[Stored data]
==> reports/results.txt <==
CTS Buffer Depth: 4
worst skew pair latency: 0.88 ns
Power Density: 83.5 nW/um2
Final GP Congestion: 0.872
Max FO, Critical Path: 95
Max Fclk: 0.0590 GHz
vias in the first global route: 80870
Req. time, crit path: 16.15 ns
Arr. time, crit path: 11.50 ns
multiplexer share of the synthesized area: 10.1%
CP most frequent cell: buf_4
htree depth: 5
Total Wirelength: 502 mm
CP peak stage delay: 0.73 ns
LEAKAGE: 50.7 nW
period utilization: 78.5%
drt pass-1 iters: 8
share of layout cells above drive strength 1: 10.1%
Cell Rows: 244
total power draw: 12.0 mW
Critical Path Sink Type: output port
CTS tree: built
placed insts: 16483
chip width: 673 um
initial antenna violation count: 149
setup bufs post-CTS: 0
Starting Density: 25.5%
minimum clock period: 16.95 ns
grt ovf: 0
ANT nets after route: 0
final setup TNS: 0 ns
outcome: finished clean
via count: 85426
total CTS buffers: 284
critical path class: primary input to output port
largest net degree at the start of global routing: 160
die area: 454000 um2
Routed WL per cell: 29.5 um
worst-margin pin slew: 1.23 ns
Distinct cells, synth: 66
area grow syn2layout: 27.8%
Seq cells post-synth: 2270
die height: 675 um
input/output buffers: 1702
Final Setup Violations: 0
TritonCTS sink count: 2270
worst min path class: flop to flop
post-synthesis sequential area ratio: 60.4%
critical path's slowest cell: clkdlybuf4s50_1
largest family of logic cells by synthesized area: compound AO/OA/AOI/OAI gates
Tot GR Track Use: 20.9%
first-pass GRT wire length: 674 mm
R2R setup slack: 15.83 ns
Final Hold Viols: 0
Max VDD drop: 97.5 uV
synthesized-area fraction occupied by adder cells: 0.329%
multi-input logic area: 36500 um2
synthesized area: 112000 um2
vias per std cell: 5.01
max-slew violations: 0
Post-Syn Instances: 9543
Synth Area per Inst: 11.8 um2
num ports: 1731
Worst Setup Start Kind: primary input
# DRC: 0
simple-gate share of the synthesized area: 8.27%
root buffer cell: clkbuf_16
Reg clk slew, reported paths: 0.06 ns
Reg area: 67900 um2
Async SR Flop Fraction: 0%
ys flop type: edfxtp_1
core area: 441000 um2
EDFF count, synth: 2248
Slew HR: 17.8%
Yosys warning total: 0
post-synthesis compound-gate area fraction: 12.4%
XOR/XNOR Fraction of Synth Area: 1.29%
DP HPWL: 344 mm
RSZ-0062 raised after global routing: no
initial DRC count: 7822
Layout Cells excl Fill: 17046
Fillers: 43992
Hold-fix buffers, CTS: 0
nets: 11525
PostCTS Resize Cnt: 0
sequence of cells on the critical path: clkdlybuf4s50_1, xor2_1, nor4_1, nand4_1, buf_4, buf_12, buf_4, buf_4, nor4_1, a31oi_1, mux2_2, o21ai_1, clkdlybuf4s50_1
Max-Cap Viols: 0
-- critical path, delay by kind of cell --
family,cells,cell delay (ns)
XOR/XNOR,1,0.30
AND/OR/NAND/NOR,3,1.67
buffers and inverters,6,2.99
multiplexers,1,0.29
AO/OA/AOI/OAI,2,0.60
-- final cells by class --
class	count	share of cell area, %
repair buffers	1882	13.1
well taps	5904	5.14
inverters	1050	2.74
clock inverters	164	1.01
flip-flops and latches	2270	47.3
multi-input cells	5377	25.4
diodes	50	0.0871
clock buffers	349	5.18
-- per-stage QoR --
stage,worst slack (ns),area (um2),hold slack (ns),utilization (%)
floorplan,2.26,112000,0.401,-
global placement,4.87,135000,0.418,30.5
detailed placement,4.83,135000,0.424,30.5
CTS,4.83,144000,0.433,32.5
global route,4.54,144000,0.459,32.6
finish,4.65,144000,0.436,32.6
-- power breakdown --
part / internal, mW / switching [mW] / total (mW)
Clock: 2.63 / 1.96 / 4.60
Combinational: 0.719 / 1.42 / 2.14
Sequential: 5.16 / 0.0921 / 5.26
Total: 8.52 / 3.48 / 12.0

## [WORK TASK]
Write out word for word only the lines from the start of the entries down to the line with "Req. time, crit path: 16.15 ns", please, including both ends.

## [TASK RESULT]
==> reports/results.txt <==
CTS Buffer Depth: 4
worst skew pair latency: 0.88 ns
Power Density: 83.5 nW/um2
Final GP Congestion: 0.872
Max FO, Critical Path: 95
Max Fclk: 0.0590 GHz
vias in the first global route: 80870
Req. time, crit path: 16.15 ns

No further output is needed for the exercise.